*** Opening of Dataset records ***

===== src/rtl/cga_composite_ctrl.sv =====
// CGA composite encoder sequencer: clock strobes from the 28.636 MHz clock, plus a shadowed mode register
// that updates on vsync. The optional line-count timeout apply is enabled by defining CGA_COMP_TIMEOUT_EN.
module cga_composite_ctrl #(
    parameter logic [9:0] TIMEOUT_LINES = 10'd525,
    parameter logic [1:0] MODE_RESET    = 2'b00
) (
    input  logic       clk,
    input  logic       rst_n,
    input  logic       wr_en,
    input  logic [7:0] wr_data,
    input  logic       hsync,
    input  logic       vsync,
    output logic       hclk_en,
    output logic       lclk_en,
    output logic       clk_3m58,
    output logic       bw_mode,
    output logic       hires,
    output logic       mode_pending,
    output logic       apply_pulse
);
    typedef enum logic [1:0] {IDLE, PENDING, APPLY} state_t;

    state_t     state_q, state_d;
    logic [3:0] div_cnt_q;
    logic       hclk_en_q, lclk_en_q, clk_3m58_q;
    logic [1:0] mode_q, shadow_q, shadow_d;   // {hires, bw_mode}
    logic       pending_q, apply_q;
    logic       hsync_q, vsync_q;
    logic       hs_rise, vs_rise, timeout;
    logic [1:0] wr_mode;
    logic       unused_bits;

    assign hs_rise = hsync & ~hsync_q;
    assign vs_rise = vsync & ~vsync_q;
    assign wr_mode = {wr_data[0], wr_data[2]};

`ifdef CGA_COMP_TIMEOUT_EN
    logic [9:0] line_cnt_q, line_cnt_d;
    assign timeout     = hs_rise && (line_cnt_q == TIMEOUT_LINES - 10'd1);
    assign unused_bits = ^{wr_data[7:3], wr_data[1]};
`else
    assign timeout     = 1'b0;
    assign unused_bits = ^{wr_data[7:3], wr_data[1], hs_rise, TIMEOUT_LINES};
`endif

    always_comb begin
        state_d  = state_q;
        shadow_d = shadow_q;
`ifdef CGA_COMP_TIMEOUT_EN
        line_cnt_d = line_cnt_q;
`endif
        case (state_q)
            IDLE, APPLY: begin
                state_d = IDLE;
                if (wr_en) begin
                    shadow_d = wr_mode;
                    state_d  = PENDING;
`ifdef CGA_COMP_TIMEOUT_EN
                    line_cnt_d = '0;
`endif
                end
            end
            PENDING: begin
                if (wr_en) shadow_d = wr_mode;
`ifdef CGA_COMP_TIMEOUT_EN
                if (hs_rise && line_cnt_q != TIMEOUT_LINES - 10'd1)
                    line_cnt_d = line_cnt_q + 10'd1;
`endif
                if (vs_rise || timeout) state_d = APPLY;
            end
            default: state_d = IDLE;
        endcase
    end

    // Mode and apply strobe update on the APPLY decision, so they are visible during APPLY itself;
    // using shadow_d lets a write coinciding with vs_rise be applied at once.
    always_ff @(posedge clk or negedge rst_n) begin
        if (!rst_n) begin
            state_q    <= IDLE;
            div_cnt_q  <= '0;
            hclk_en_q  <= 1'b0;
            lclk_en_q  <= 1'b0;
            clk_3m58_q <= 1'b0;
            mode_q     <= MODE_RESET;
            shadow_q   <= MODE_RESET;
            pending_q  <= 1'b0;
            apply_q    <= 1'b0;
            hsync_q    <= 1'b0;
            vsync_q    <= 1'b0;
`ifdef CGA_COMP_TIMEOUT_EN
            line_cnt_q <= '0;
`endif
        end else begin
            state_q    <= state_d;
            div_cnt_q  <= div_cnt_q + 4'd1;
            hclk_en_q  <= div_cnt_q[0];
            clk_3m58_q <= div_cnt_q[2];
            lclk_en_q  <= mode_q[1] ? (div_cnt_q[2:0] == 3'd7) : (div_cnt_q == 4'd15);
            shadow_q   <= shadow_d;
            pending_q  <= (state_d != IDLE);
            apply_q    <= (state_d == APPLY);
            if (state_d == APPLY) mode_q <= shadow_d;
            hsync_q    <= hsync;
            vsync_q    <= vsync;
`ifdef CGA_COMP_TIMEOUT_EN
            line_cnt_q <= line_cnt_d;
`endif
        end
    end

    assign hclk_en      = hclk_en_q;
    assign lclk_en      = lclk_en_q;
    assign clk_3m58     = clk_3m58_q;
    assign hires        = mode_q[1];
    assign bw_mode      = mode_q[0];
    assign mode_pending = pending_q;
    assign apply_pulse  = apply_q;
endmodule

*** Close of Dataset records ***

The task: Up to and including the line with "hclk_en_q, lclk_en_q, clk_3m58_q;", repeat the entries exactly, beginning at their first line.

Result of the exercise:
===== src/rtl/cga_composite_ctrl.sv =====
// CGA composite encoder sequencer: clock strobes from the 28.636 MHz clock, plus a shadowed mode register
// that updates on vsync. The optional line-count timeout apply is enabled by defining CGA_COMP_TIMEOUT_EN.
module cga_composite_ctrl #(
    parameter logic [9:0] TIMEOUT_LINES = 10'd525,
    parameter logic [1:0] MODE_RESET    = 2'b00
) (
    input  logic       clk,
    input  logic       rst_n,
    input  logic       wr_en,
    input  logic [7:0] wr_data,
    input  logic       hsync,
    input  logic       vsync,
    output logic       hclk_en,
    output logic       lclk_en,
    output logic       clk_3m58,
    output logic       bw_mode,
    output logic       hires,
    output logic       mode_pending,
    output logic       apply_pulse
);
    typedef enum logic [1:0] {IDLE, PENDING, APPLY} state_t;

    state_t     state_q, state_d;
    logic [3:0] div_cnt_q;
    logic       hclk_en_q, lclk_en_q, clk_3m58_q;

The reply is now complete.